== PROBLEM TO SOLVE ==
Repeat, please, only the lines from the top of the data down to the line with "export DETAILED_ROUTE_END_ITERATION = 16"; include both of those lines.

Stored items
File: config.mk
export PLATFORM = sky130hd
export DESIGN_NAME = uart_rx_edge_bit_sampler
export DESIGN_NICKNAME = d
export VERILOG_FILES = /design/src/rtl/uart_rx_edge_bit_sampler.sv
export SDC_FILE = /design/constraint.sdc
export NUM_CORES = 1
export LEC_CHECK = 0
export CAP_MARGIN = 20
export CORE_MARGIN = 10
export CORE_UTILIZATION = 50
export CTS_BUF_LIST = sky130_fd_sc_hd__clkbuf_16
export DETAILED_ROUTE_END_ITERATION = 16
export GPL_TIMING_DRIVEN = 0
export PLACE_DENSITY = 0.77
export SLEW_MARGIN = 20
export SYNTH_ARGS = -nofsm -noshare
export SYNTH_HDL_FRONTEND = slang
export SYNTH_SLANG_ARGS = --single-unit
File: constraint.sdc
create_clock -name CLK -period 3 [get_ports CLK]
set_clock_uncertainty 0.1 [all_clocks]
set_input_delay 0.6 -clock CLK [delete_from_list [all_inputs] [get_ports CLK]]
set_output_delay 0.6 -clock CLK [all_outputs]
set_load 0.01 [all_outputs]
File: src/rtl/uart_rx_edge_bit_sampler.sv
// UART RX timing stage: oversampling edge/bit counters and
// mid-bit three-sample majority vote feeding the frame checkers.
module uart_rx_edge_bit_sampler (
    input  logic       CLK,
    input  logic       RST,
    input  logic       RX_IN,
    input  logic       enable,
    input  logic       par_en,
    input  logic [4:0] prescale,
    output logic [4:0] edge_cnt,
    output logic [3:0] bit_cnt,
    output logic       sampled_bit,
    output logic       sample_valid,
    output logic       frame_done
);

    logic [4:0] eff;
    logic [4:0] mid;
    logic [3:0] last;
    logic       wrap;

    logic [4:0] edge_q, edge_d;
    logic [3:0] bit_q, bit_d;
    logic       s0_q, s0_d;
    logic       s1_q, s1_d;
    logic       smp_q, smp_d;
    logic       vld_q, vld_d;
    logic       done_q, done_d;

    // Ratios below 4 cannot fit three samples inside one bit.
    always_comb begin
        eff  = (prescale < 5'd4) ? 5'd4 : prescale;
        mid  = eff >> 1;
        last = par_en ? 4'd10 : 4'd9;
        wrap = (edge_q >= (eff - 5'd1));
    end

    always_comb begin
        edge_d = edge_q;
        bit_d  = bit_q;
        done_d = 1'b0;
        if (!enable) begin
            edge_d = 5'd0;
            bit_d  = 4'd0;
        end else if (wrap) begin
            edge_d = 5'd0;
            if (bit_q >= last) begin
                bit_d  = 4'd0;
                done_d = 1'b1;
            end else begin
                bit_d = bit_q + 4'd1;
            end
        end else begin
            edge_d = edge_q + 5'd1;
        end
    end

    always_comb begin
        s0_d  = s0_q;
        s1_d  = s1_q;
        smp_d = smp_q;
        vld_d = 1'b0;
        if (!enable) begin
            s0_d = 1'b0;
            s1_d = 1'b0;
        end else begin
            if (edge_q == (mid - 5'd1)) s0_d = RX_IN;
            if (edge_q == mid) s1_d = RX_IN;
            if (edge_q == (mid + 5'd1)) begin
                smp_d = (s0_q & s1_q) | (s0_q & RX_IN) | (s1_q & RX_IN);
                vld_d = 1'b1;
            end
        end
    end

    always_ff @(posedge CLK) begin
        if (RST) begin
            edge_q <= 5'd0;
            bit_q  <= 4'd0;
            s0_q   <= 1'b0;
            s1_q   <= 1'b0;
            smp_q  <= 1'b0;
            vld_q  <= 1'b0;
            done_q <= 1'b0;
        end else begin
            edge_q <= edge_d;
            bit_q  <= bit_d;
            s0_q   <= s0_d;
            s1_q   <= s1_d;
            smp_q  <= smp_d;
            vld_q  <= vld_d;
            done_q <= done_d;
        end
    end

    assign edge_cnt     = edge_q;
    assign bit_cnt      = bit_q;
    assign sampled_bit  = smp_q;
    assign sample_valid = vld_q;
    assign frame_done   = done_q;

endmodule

== SOLUTION FOR THIS PROBLEM ==
File: config.mk
export PLATFORM = sky130hd
export DESIGN_NAME = uart_rx_edge_bit_sampler
export DESIGN_NICKNAME = d
export VERILOG_FILES = /design/src/rtl/uart_rx_edge_bit_sampler.sv
export SDC_FILE = /design/constraint.sdc
export NUM_CORES = 1
export LEC_CHECK = 0
export CAP_MARGIN = 20
export CORE_MARGIN = 10
export CORE_UTILIZATION = 50
export CTS_BUF_LIST = sky130_fd_sc_hd__clkbuf_16
export DETAILED_ROUTE_END_ITERATION = 16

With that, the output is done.